**WHAT TO WORK ON:** If a line of the data below contains the string "input", copy it into your answer.

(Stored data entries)
----------

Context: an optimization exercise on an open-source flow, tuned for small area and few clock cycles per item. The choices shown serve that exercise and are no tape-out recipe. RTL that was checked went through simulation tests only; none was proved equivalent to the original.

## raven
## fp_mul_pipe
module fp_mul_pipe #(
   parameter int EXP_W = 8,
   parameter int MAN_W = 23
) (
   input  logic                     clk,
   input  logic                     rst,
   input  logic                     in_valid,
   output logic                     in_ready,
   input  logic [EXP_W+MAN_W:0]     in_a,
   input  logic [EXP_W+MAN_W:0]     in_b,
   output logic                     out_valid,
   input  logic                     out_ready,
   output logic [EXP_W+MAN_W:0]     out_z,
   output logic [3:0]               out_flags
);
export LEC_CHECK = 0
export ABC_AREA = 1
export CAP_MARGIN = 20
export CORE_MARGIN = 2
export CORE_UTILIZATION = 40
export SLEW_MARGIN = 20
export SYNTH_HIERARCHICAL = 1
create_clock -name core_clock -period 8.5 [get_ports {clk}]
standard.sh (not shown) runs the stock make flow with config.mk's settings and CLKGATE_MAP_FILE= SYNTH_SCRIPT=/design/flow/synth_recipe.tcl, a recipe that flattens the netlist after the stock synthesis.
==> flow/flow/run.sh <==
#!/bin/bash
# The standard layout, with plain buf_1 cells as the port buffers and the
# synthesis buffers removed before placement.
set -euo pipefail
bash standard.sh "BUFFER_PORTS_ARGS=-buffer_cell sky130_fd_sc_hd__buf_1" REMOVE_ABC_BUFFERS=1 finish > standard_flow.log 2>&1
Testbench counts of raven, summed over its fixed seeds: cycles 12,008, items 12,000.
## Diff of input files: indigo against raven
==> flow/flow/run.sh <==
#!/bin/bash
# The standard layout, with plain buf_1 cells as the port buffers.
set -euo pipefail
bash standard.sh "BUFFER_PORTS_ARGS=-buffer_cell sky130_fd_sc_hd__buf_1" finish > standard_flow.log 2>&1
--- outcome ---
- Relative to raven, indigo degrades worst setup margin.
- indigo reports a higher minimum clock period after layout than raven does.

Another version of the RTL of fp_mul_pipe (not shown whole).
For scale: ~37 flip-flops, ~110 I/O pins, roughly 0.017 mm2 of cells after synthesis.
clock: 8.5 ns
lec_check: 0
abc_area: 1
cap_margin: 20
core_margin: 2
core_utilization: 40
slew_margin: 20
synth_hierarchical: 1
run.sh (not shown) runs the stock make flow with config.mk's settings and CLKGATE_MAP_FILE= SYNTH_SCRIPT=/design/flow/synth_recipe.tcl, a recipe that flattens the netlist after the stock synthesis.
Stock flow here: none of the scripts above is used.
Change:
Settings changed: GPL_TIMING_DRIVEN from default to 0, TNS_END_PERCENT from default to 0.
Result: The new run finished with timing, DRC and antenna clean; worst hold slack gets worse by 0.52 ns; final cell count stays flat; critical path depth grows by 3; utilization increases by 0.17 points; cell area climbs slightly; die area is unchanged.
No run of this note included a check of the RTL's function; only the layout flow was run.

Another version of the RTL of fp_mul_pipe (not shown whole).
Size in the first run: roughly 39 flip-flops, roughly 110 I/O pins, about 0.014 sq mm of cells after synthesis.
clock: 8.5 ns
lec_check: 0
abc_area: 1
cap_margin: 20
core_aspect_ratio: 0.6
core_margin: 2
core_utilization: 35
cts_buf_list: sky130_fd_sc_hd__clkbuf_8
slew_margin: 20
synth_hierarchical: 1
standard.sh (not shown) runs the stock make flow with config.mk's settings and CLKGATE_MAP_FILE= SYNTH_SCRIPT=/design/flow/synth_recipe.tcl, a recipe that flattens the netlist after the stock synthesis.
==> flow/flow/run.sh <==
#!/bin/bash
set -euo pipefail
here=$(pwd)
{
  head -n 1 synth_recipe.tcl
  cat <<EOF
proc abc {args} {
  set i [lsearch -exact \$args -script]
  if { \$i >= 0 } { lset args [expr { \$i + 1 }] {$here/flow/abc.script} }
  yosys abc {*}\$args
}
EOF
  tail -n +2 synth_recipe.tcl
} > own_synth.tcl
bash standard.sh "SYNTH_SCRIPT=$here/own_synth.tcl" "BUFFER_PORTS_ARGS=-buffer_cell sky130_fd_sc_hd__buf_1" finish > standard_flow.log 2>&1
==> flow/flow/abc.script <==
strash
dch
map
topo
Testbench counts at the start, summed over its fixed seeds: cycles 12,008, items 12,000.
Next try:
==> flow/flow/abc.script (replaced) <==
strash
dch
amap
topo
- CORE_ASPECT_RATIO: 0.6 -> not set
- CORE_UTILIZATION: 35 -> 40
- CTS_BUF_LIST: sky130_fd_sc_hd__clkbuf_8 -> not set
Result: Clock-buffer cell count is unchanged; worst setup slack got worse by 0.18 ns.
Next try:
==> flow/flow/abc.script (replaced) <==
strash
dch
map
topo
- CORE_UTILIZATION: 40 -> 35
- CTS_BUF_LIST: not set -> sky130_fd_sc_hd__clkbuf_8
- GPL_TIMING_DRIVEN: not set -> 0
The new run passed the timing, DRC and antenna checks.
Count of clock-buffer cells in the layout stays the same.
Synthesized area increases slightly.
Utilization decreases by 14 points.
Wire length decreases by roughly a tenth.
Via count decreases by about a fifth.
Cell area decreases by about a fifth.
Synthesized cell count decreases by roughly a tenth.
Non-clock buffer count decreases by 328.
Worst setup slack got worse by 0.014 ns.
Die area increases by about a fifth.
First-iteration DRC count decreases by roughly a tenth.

----------

**WRITTEN ANSWER:**
   input  logic                     clk,
   input  logic                     rst,
   input  logic                     in_valid,
   input  logic [EXP_W+MAN_W:0]     in_a,
   input  logic [EXP_W+MAN_W:0]     in_b,
   input  logic                     out_ready,
## Diff of input files: indigo against raven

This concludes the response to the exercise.